Everyone who fly fishes plans at least one trip to a river he or she has dreamed of fishing. The river may have been featured in a magazine article or presented at a sports show. Big trout caught in the featured river are pictured and the ease with which they are caught is stressed.
Many fishing guides and lodge owners write articles about rivers where they work, often embellishing the truth and minimizing the efforts required to learn the river's secrets and to fool its wary fish. In addition, they usually fail to include facts about the rivers that might affect their livelihood. In articles written by others, the technical aspects of fishing a river are usually featured rather than the emotions it generated, its history, the interesting people who lived along it, and the anglers who cherished it and developed techniques on it; nor do they include places to stay and nearby activities non-fishing companions might enjoy. More importantly, the authors are typically not storytellers, and the material is presented to inform rather than to entertain.
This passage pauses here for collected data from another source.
<file path="config.mk">
export PLATFORM = sky130hd
export DESIGN_NAME = mesh_packet_serializer
export DESIGN_NICKNAME = d
export VERILOG_FILES = /design/src/rtl/mesh_pkg.sv /design/src/rtl/mesh_sync_fifo.sv /design/src/rtl/mesh_packet_serializer.sv
export SDC_FILE = /design/constraint.sdc
export NUM_CORES = 1
export LEC_CHECK = 0
export ABC_CLOCK_PERIOD_IN_PS = 2200
export CAP_MARGIN = 25
export CORE_UTILIZATION = 32
export CTS_CLUSTER_SIZE = 10
export DETAILED_ROUTE_END_ITERATION = 16
export GPL_TIMING_DRIVEN = 1
export HOLD_SLACK_MARGIN = 0.02
export PLACE_DENSITY = 0.58
export SETUP_SLACK_MARGIN = 0.2
export SYNTH_ARGS = -nofsm -noshare
export SYNTH_HDL_FRONTEND = slang
export SYNTH_SLANG_ARGS = --single-unit
</file>
<file path="constraint.sdc">
create_clock -name rt_clk -period 2.2 [get_ports rt_clk]
set_clock_uncertainty 0.15 [all_clocks]
set_input_delay 0.44 -clock rt_clk [delete_from_list [all_inputs] [get_ports rt_clk]]
set_output_delay 0.44 -clock rt_clk [all_outputs]
set_load 0.005 [all_outputs]
</file>
<file path="src/rtl/mesh_pkg.sv">
// mesh_pkg
// Shared definitions for the mesh nibble link, used by both the transmit
// side (mesh_packet_serializer) and the receive side (mesh_controller).
//   PKT_W      spike packet width in bits (multiple of NIB_W)
//   NIB_W      link nibble width in bits
//   NIBBLES    data nibbles per packet
//   tx_state_t transmit FSM states
//   nibble_parity  XOR of all data nibbles of a packet
package mesh_pkg;

  localparam int PKT_W   = 32;
  localparam int NIB_W   = 4;
  localparam int NIBBLES = PKT_W / NIB_W;

  typedef enum logic {
    IDLE = 1'b0,
    SEND = 1'b1
  } tx_state_t;

  // Bitwise XOR of every NIB_W-wide slice of a packet.
  function automatic logic [NIB_W-1:0] nibble_parity(input logic [PKT_W-1:0] data);
    logic [NIB_W-1:0] acc;
    acc = '0;
    for (int i = 0; i < NIBBLES; i++) begin
      acc ^= data[i*NIB_W +: NIB_W];
    end
    return acc;
  endfunction

endpackage

</file>
<file path="src/rtl/mesh_sync_fifo.sv">
// mesh_sync_fifo
// Single-clock FIFO with a combinational head read (first-word fall-through),
// so the consumer can act on the head in the same cycle it sees !empty.
//   clk        clock, rising edge
//   rst_n      asynchronous active-low reset (pointers and count only)
//   push       write push_data (ignored when full)
//   push_data  WIDTH-bit entry to store
//   pop        retire the head entry (ignored when empty)
//   pop_data   current head entry
//   full       count == DEPTH
//   empty      count == 0
//   count      entries held, 0..DEPTH
// DEPTH must be a power of two so the pointers wrap naturally.
module mesh_sync_fifo #(
  parameter int WIDTH = 32,
  parameter int DEPTH = 4
) (
  input  logic                     clk,
  input  logic                     rst_n,
  input  logic                     push,
  input  logic [WIDTH-1:0]         push_data,
  input  logic                     pop,
  output logic [WIDTH-1:0]         pop_data,
  output logic                     full,
  output logic                     empty,
  output logic [$clog2(DEPTH):0]   count
);

  localparam int AW = $clog2(DEPTH);
  localparam logic [AW:0] FULL_CNT = (AW+1)'(DEPTH);

  logic [WIDTH-1:0] mem_q [DEPTH];
  logic [AW-1:0]    wr_ptr_q, wr_ptr_d;
  logic [AW-1:0]    rd_ptr_q, rd_ptr_d;
  logic [AW:0]      count_q, count_d;
  logic             do_push, do_pop;

  assign full     = (count_q == FULL_CNT);
  assign empty    = (count_q == '0);
  assign count    = count_q;
  assign pop_data = mem_q[rd_ptr_q];

  assign do_push = push && !full;
  assign do_pop  = pop && !empty;

  always_comb begin
    wr_ptr_d = wr_ptr_q;
    rd_ptr_d = rd_ptr_q;
    count_d  = count_q;
    if (do_push) begin
      wr_ptr_d = wr_ptr_q + AW'(1);
    end
    if (do_pop) begin
      rd_ptr_d = rd_ptr_q + AW'(1);
    end
    // Simultaneous push and pop leaves the count unchanged.
    case ({do_push, do_pop})
      2'b10:   count_d = count_q + (AW+1)'(1);
      2'b01:   count_d = count_q - (AW+1)'(1);
      default: count_d = count_q;
    endcase
  end

  always_ff @(posedge clk or negedge rst_n) begin
    if (!rst_n) begin
      wr_ptr_q <= '0;
      rd_ptr_q <= '0;
      count_q  <= '0;
    end else begin
      wr_ptr_q <= wr_ptr_d;
      rd_ptr_q <= rd_ptr_d;
      count_q  <= count_d;
    end
  end

  // Storage needs no reset: an entry is only read after it has been written.
  always_ff @(posedge clk) begin
    if (do_push) begin
      mem_q[wr_ptr_q] <= push_data;
    end
  end

endmodule

</file>
<file path="src/rtl/mesh_packet_serializer.sv">
// mesh_packet_serializer
// Transmit side of the mesh nibble link. Buffers spike packets from the
// neuron core and sends each one as contiguous NIB_W-bit nibbles, LS first,
// qualified by write_enable.
//   rt_clk        router clock, rising edge
//   rst_n         asynchronous active-low reset
//   spike_packet  packet from the core
//   pkt_valid     spike_packet is valid
//   pkt_ready     buffer can accept (push on pkt_valid & pkt_ready)
//   receive_full  downstream cannot start a new packet (sampled only at
//                 packet boundaries)
//   packet_out    nibble on the link
//   write_enable  packet_out valid this cycle
//   tx_busy       FSM is in SEND
//   fifo_count    packets currently buffered
// Build option: define MESH_TX_PARITY_EN to append one parity nibble (XOR of
// all data nibbles) after each packet.
module mesh_packet_serializer
  import mesh_pkg::*;
#(
  parameter int FIFO_DEPTH = 4
) (
  input  logic                          rt_clk,
  input  logic                          rst_n,
  input  logic [PKT_W-1:0]              spike_packet,
  input  logic                          pkt_valid,
  output logic                          pkt_ready,
  input  logic                          receive_full,
  output logic [NIB_W-1:0]              packet_out,
  output logic                          write_enable,
  output logic                          tx_busy,
  output logic [$clog2(FIFO_DEPTH):0]   fifo_count
);

`ifdef MESH_TX_PARITY_EN
  localparam int FRAME_NIBS = NIBBLES + 1;
`else
  localparam int FRAME_NIBS = NIBBLES;
`endif
  localparam int SH_W  = FRAME_NIBS * NIB_W;
  localparam int CNT_W = $clog2(FRAME_NIBS);
  localparam logic [CNT_W-1:0] LAST_CNT = CNT_W'(FRAME_NIBS - 1);

  logic             fifo_push, fifo_pop, fifo_full, fifo_empty;
  logic [PKT_W-1:0] fifo_head;
  logic [SH_W-1:0]  frame;
  logic             load_ok;

  tx_state_t        state_q, state_d;
  logic [SH_W-1:0]  shift_q, shift_d;
  logic [CNT_W-1:0] nib_cnt_q, nib_cnt_d;
  logic [NIB_W-1:0] packet_out_q, packet_out_d;
  logic             write_enable_q, write_enable_d;

  assign pkt_ready = !fifo_full;
  assign fifo_push = pkt_valid && pkt_ready;

  mesh_sync_fifo #(
    .WIDTH (PKT_W),
    .DEPTH (FIFO_DEPTH)
  ) u_fifo (
    .clk       (rt_clk),
    .rst_n     (rst_n),
    .push      (fifo_push),
    .push_data (spike_packet),
    .pop       (fifo_pop),
    .pop_data  (fifo_head),
    .full      (fifo_full),
    .empty     (fifo_empty),
    .count     (fifo_count)
  );

  // The frame is the full nibble sequence for one packet; the parity nibble,
  // when present, simply rides above the data so the shifter needs no
  // special case for it.
`ifdef MESH_TX_PARITY_EN
  assign frame = {nibble_parity(fifo_head), fifo_head};
`else
  assign frame = fifo_head;
`endif

  // A new packet may only start at a boundary, with data waiting and the
  // receiver willing to take it.
  assign load_ok = !fifo_empty && !receive_full;

  always_comb begin
    state_d        = state_q;
    shift_d        = shift_q;
    nib_cnt_d      = nib_cnt_q;
    packet_out_d   = packet_out_q;
    write_enable_d = write_enable_q;
    fifo_pop       = 1'b0;

    case (state_q)
      IDLE: begin
        if (load_ok) begin
          fifo_pop       = 1'b1;
          state_d        = SEND;
          packet_out_d   = frame[NIB_W-1:0];
          shift_d        = frame >> NIB_W;
          nib_cnt_d      = '0;
          write_enable_d = 1'b1;
        end
      end
      SEND: begin
        if (nib_cnt_q == LAST_CNT) begin
          // Last nibble retires this edge: chain straight into the next
          // packet, or drop to IDLE holding packet_out.
          if (load_ok) begin
            fifo_pop       = 1'b1;
            packet_out_d   = frame[NIB_W-1:0];
            shift_d        = frame >> NIB_W;
            nib_cnt_d      = '0;
            write_enable_d = 1'b1;
          end else begin
            state_d        = IDLE;
            write_enable_d = 1'b0;
          end
        end else begin
          packet_out_d = shift_q[NIB_W-1:0];
          shift_d      = shift_q >> NIB_W;
          nib_cnt_d    = nib_cnt_q + CNT_W'(1);
        end
      end
      default: begin
        state_d        = IDLE;
        write_enable_d = 1'b0;
      end
    endcase
  end

  always_ff @(posedge rt_clk or negedge rst_n) begin
    if (!rst_n) begin
      state_q        <= IDLE;
      shift_q        <= '0;
      nib_cnt_q      <= '0;
      packet_out_q   <= '0;
      write_enable_q <= 1'b0;
    end else begin
      state_q        <= state_d;
      shift_q        <= shift_d;
      nib_cnt_q      <= nib_cnt_d;
      packet_out_q   <= packet_out_d;
      write_enable_q <= write_enable_d;
    end
  end

  assign packet_out   = packet_out_q;
  assign write_enable = write_enable_q;
  assign tx_busy      = (state_q == SEND);

endmodule

</file>
-- Word level (Yosys, flattened, before mapping)
Memory sizes are Yosys's and may differ from the RTL's.
Cells that the tools add are included.
- register bits: 48
- bits in latches: 0
- memory bits (writable): 128
- memory bits (read-only): 0
- input bits: 36
- output and inout port bits: 10
- word-level logic and storage cells: 51
- memories: 1
- memory list (memory ; depth ; bits a word ; read ports ; clocked after memory_dff ; wr ports ; line ; text):
    u_fifo.mem_q ; 4 ; 32 ; 1 ; 0 ; 1 ; mesh_sync_fifo.sv:32 ; logic [WIDTH-1:0] mem_q [DEPTH];
- add/subtract/negate cells: 5
- multiply operators: 0
- divide/modulo/power cells: 0
- order comparisons: 0
- equality and inequality tests: 6
- shifts and indexed selects: 0
- multiplexer cells: 20
- bitwise gates (word level): 1
- reduce and logical (&&, ||, !) cells: 10
- operators with widths (cell ; count):
    two-way mux 32 bit ; 2
    case mux 32 bit (2 select lines) ; 1
    case mux 3 bit (2 select lines) ; 2
    two-way mux 4 bit ; 2
    case mux 4 bit (2 select lines) ; 1
    two-way mux 1 bit ; 7
    adder 3 x 1 -> 3 bit (second input constant) ; 2
    equality test 3 bit (second input constant) ; 2
    two-way mux 3 bit ; 2
    case mux 1 bit (2 select lines) ; 3
    adder 2 x 1 -> 2 bit (second input constant) ; 2
    logical AND 1 bit ; 4
    zero test 1 bit ; 3
    zero test 3 bit ; 1
    subtractor 3 x 1 -> 3 bit (second input constant) ; 1
    equality test 2 x 1 -> 1 bit (second input constant) ; 1
    equality test 2 bit (second input constant) ; 1
    != test 2 x 1 -> 1 bit (second input constant) ; 1
    != test 2 bit (second input constant) ; 1
    AND reduction 2 bit ; 1
    nonzero test 2 bit ; 1
    NOT 1 bit ; 1

-- Logic depth before layout (Yosys ltp)
Gate-level depths: netlist of run 1.
- depth after elaboration: 9
- mapped depth: 12
- gate-level depth less buffers: 11

-- Hierarchy
From an unflattened synthesis of run 1, not the netlist that was laid out.
- cells, all modules: 414
- area, all modules: 6930.4 sq um
- by module, submodules not included (module ; times used ; cells each ; area each (sq um) ; sequential area each (sq um)):
    mesh_sync_fifo ; 1 ; 205 ; 5091.1 ; 4018.9
    mesh_packet_serializer ; 1 ; 209 ; 1839.3 ; 1026.0

-- Least setup slack after synthesis of run 1
OpenSTA, ideal clock, no wires.
- path type: reg-to-reg
- start point: register nib_cnt_q[0]
- end point: register u_fifo.count_q[2], in the netlist u_fifo.count[2]
- library setup time: 79 ps
- arrival: 2164 ps
- required time: 1971 ps
- setup slack: -193 ps
- cell stages (with the launch flop): 13
- buffers on the path: 1
- period minus slack after synthesis: 2393 ps
- cell sequence: dfrtp_1 > ha_1 > ha_1 > nand2b_1 > nand3_2 > inv_2 > buf_2 > ha_1 > inv_1 > fa_1 > xor2_1 > nor2_1 > xor2_1
- word-level cells in the longest chain between the ends: 6
- elaborated cells between the ends (all ways): 8
- classes of those cells: eq/ne (3); mux (3); reduce/logical (2)
- ends and longest elaborated chain (what ; line ; text):
    from (decl) ; mesh_packet_serializer.sv:51 ; logic [CNT_W-1:0] nib_cnt_q, nib_cnt_d;
    from (signal assigned) ; mesh_packet_serializer.sv:142 ; nib_cnt_q <= nib_cnt_d;
    equality test 3 bit * ; mesh_packet_serializer.sv:106 ; if (nib_cnt_q == LAST_CNT) begin
    two-way mux 1 bit * ; mesh_packet_serializer.sv:106 ;
    case mux 1 bit (2 select lines) * ; mesh_packet_serializer.sv:94 ; case (state_q)
    logical AND 1 bit * ; mesh_sync_fifo.sv:44 ; assign do_pop = pop && !empty;
    named net u_fifo.do_pop ; mesh_sync_fifo.sv:36 ; logic do_push, do_pop;
    equality test 2 x 1 -> 1 bit or equality test 2 bit (tied branches) ; mesh_sync_fifo.sv:57 ; case ({do_push, do_pop})
    case mux 3 bit (2 select lines) or nonzero test 2 bit (tied branches) ; -- ;
    to (signal assigned) ; mesh_sync_fifo.sv:72 ; count_q <= count_d;
    to (decl) ; mesh_sync_fifo.sv:35 ; logic [AW:0] count_q, count_d;
Mark *: on every way through the listed nets, which the timed path passes. The rest lies on a longest branch.
A chain may end at the register's enable or synchronous reset.

-- Worst setup path in the final report of run 1
- start point: register u_fifo.count_q[0], in the netlist u_fifo.count[0]
- end point: register u_fifo.count_q[2], in the netlist u_fifo.count[2]
- word-level cells in the longest chain between the ends: 9
- elaborated cells between the ends (all ways): 17
- classes of those cells: add/sub (2); eq/ne (3); mux (4); reduce/logical (8)
- ends and longest elaborated chain (what ; line ; text):
    zero test 3 bit ; mesh_sync_fifo.sv:39 ; assign empty = (count_q == '0);
    zero test 1 bit ; mesh_sync_fifo.sv:44, mesh_packet_serializer.sv:84 ;
    logical AND 1 bit ; mesh_packet_serializer.sv:84 ; assign load_ok = !fifo_empty && !receive_full;
    two-way mux 1 bit ; mesh_packet_serializer.sv:96, mesh_packet_serializer.sv:109 ;
    two-way mux 1 bit ; mesh_packet_serializer.sv:106 ;
    case mux 1 bit (2 select lines) ; mesh_packet_serializer.sv:94 ;
    logical AND 1 bit ; mesh_sync_fifo.sv:44 ;
    equality test 2 x 1 -> 1 bit or equality test 2 bit (tied branches) ; mesh_sync_fifo.sv:57 ;
    case mux 3 bit (2 select lines) or nonzero test 2 bit (tied branches) ; -- ;
Parallel ways exist; a longest one is shown, timed or not.

==> flow_summary.toml, run 1 <==
[power]
ir_drop_mv = 0.531
p_switching_uw = 3240
totalPowerFinal_uw = 11100
power_frac_comb_pct = 33.5
p_seq_share_pct = 43.3
clockPowerShare_pct = 23.2
switching_share_pct = 29.1
p_per_area_mw_per_mm2 = 1330
internal-power_uw = 7880
leakage_uw = 0.00302

[place]
hpwl_um = 8040
placed_cell_area_mm2 = 0.00777
placed_cells_incl_taps = 657
port_buffers = 45
place.gp.congestion = 0.721

[timing]
slew_violations = 0
setup-tns-final_ns = 0
fin_crit_sh_pct = 95.7
fmax_mhz = 475
maxSlewHeadroom_pct = 68.2
worstMarginPinSlew_ns = 0.477
setup_viol = 0
finalHoldViolCount = 0
rsz0062_at_grt = "true"
min_period_ns = 2.10

[setup_path]
cp-start-kind = "flop"
crit_fanout = 2
arrival_ns = 2.29
critPathKind = "reg -> reg"
r2r_slack_ns = 0.1
worst_ep_required_time_ns = 2.39
critPathCaptureType = "flop"

[outcome]
status = "completed"

[synthesis]
ys_warn_count = 0
synth_seq_cells = 176
netlist_instances = 338
syn_nets = 382
syn_area_mm2 = 0.00678
ys_types = 30
ys_seq_area_share_pct = 74.4
synth_area_per_cell_um2 = 20.1

[cells_and_area]
fin_nets = 461
mostFrequentLayoutCells = "edfxtp_1 (128), dfrtp_1 (46), clkdlybuf4s50_1 (42)"
nFillCells = 1837
multiInputGateArea_mm2 = 0.00167
drive_gt1_share_pct = 26.3
layoutNonFillerInstCount = 700
antenna_cells = 0
regArea_mm2 = 0.00505
finalInstanceArea_mm2 = 0.00838
syn2layout_area_growth_pct = 23.6
finish.utilization_pct = 40.9
final_common_cell = "edfxtp_1"

[grt]
grt_overflow = 0
grt_pass1_vias = 3721
grt_first_pass_wirelength_um = 21100
antenna_found_initial = 0
grt_use_total_pct = 13.2
grt_max_degree = 33

[clock_network]
clock_latency_ns = 0.42
clockBufferDepth = 2
clock-sinks = 176
htreeDepth = 4
clockRootBuffer = "clkbuf_16"
cts_buffers = 17
clkSlewWorstSetupHoldPaths_ns = 0.06
cts_tree = "yes"

[job]
cap_violations = 0

[floorplanning]
ios = 46
rows = 52
die_area_mm2 = 0.0218
die_h_um = 148
initial_core_util_pct = 33.1
core_region_area_mm2 = 0.0205
die-width_um = 148

[drt]
vias_per_cell = 4.85
wl_per_cell_um = 19.0
vias = 3393
wirelength_um = 13300
dr.pass1.iters = 4
drc = 0
ant_nets = 0
drtIter0Drc = 220

[worst_hold_path]
hold_path_class = "reg -> reg"
[Yosys cell counts]
| master | n | area share [%] |
|---|---|---|
| nand2b_1 | 21 | 1.9 |
| a21oi_4 | 1 | 0.24 |
| inv_1 | 7 | 0.39 |
| clkbuf_1 | 9 | 0.50 |
| fa_1 | 1 | 0.30 |
| buf_4 | 1 | 0.11 |
| xnor2_1 | 4 | 0.52 |
| buf_2 | 6 | 0.44 |
| dfrtp_1 | 48 | 18 |
| mux2_2 | 1 | 0.17 |
| and2_1 | 17 | 1.6 |
| nor2b_1 | 1 | 0.092 |
| or3_4 | 1 | 0.17 |
| buf_6 | 2 | 0.33 |
| a221o_1 | 12 | 1.8 |
| o221a_2 | 2 | 0.33 |
| mux2i_1 | 2 | 0.30 |
| nand2_1 | 3 | 0.17 |
| o221a_1 | 18 | 3.0 |
| nand3_2 | 1 | 0.15 |
| nand4_1 | 1 | 0.092 |
| or3b_1 | 1 | 0.13 |
| xor2_1 | 2 | 0.26 |
| ha_1 | 7 | 1.3 |
| a22o_1 | 2 | 0.26 |
| inv_2 | 2 | 0.11 |
| nor2_1 | 1 | 0.055 |
| mux4_2 | 32 | 11 |
| edfxtp_1 | 128 | 57 |
| and3_1 | 4 | 0.37 |
[state kept, by name, summed over array words and instances, names as in the netlist]
name / count
nib_cnt_q: 3
packet_out: 4
shift_q: 32
tx_busy: 1
u_fifo.count: 3
u_fifo.mem_q: 128
u_fifo.rd_ptr_q: 2
u_fifo.wr_ptr_q: 2
write_enable: 1
[metrics by stage]
| step | setup WS [ns] | hold slack, ns |
|---|---|---|
| 6_report | 0.0953 | 0.339 |
| 5_1_grt | -0.0103 | 0.354 |
| 4_1_cts | 0.0933 | 0.331 |
| 3_5_place_dp | -0.134 | 0.271 |
| 3_3_place_gp | -0.0945 | 0.270 |
| 2_1_floorplan | 0.0163 | -0.00559 |
[critical path: stages (launching register included)]
cell	delay [ns]
dfrtp_1	0.38
or3b_4	0.40
and2_4	0.15
inv_2	0.05
ha_4	0.12
inv_2	0.03
fa_2	0.32
xor2_1	0.14
nor2_1	0.11
xor2_1	0.16
[what timing repair did]
action                     in CTS  in global routing
hold endpoints to repair       18                  0
setup endpoints to repair       4                 34
pin swaps                       8                  3
setup buffers                   8                  2
gates resized for setup         8                  8
hold buffers                    1                  0
[per-layer routing]
layer / vias to the layer above / GRT usage [%] / routed length, µm
li1: 1509 / - / -
met1: 1811 / 17.8 / 6250
met2: 60 / 20.7 / 6450
met3: 13 / 3.73 / 450
met4: 0 / 3.87 / 138
met5: - / 0 / 0
[final cells by class]
cell class | count | share of cell area [%]
Timing Repair Buffer | 78 | 9.42
Inverter | 9 | 0.493
Clock inverter | 6 | 0.403
Tap cell | 270 | 4.03
Sequential cell | 176 | 60.2
Clock buffer | 26 | 5.48
Multi-Input combinational cell | 135 | 20.0
[power groups by stage]
stage / sequential, µW / combinational, µW / clock [µW]
finish: 4810 / 3730 / 2580
CTS: 4820 / 3750 / 2640
detailed placement: 4880 / 3620 / 0
global route: 4890 / 4060 / 2770
floorplan: 4770 / 2410 / 0
global placement: 4830 / 3530 / 0
[path summary, 6_finish.rpt]
kind / end / start / depth (start not counted)
max: u_fifo.count[2]$_DFFE_PN0P_ / u_fifo.count[0]$_DFFE_PN0P_ / 9
min: shift_q[29]$_DFF_PN0_ / shift_q[29]$_DFF_PN0_ / 1
max reg2reg: u_fifo.count[2]$_DFFE_PN0P_ / u_fifo.count[0]$_DFFE_PN0P_ / 9
min reg2reg: shift_q[29]$_DFF_PN0_ / shift_q[29]$_DFF_PN0_ / 1
max in group asynchronous: tx_busy$_DFF_PN0_ / rst_n / 3
min in group asynchronous: packet_out[2]$_DFF_PN0_ / rst_n / 2
[cells by family (layout without fill, tap and decap cells)]
| group | count (synthesis) | count (layout) | synth area share [%] |
|---|---|---|---|
| DFF | 176 | 176 | 74.4 |
| adders and majority gates | 8 | 8 | 1.59 |
| xor gates and xnor gates | 6 | 6 | 0.775 |
| muxes | 35 | 35 | 11.1 |
| AOI/OAI and AO/OA | 35 | 35 | 5.59 |
| buffers and inverters | 27 | 119 | 1.88 |
| and+or+nand+nor | 51 | 51 | 4.72 |
Power figures use the tool's default switching activity.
If these dream rivers are part of your future fishing plans, or if you're just interested in learning about them and enjoying some good stories, many of which are embedded in lots of angling lure, enabling readers to come away with many useful techniques to capture trout, you'll like Dream Destinations.
ABOUT THE AUTHOR:
John Mordock was born in 1938 in Cumberland, Maryland at the same time as his father started the first yacht club on Western Marylands' Deep Creek Lake, now a noted two-story fishery mentioned in John's book, Fly Fishing Two-Story Lakes and Reservoirs. John moved to Northfield, Illinois, north of Chicago, in his youth, where his father taught him to fly fish and he grew up canoeing and fishing Michigan, Minnesota and Wisconsin lakes and rivers. His grandfather, Charles T. Mordock, who lived two blocks west of Lake Michigan, also fly fished Mid-Western waters, as well as those in Utah when he visited his brother, William, who lived in Salt Lake City, and in California when he visited his daughter, Kay, who married James D. Adams, a lawyer who also fly fished. John's grandfather was either a frequent guest or a member of the Coleman Lake Club, the first fly fishing organization in the Mid-West, and his Uncle Jim was a member of the Golden Gate Anglers and Casters Club, and outgrowth of the San Francisco Fly Casters Club. His Uncle Jim took John and his cousins on a pack trip to fish for trout in California's High Sierra, above Yosemite Park, when John was approaching his teens. As a teenager, John also fished Northern California's Klamath River with his relatives.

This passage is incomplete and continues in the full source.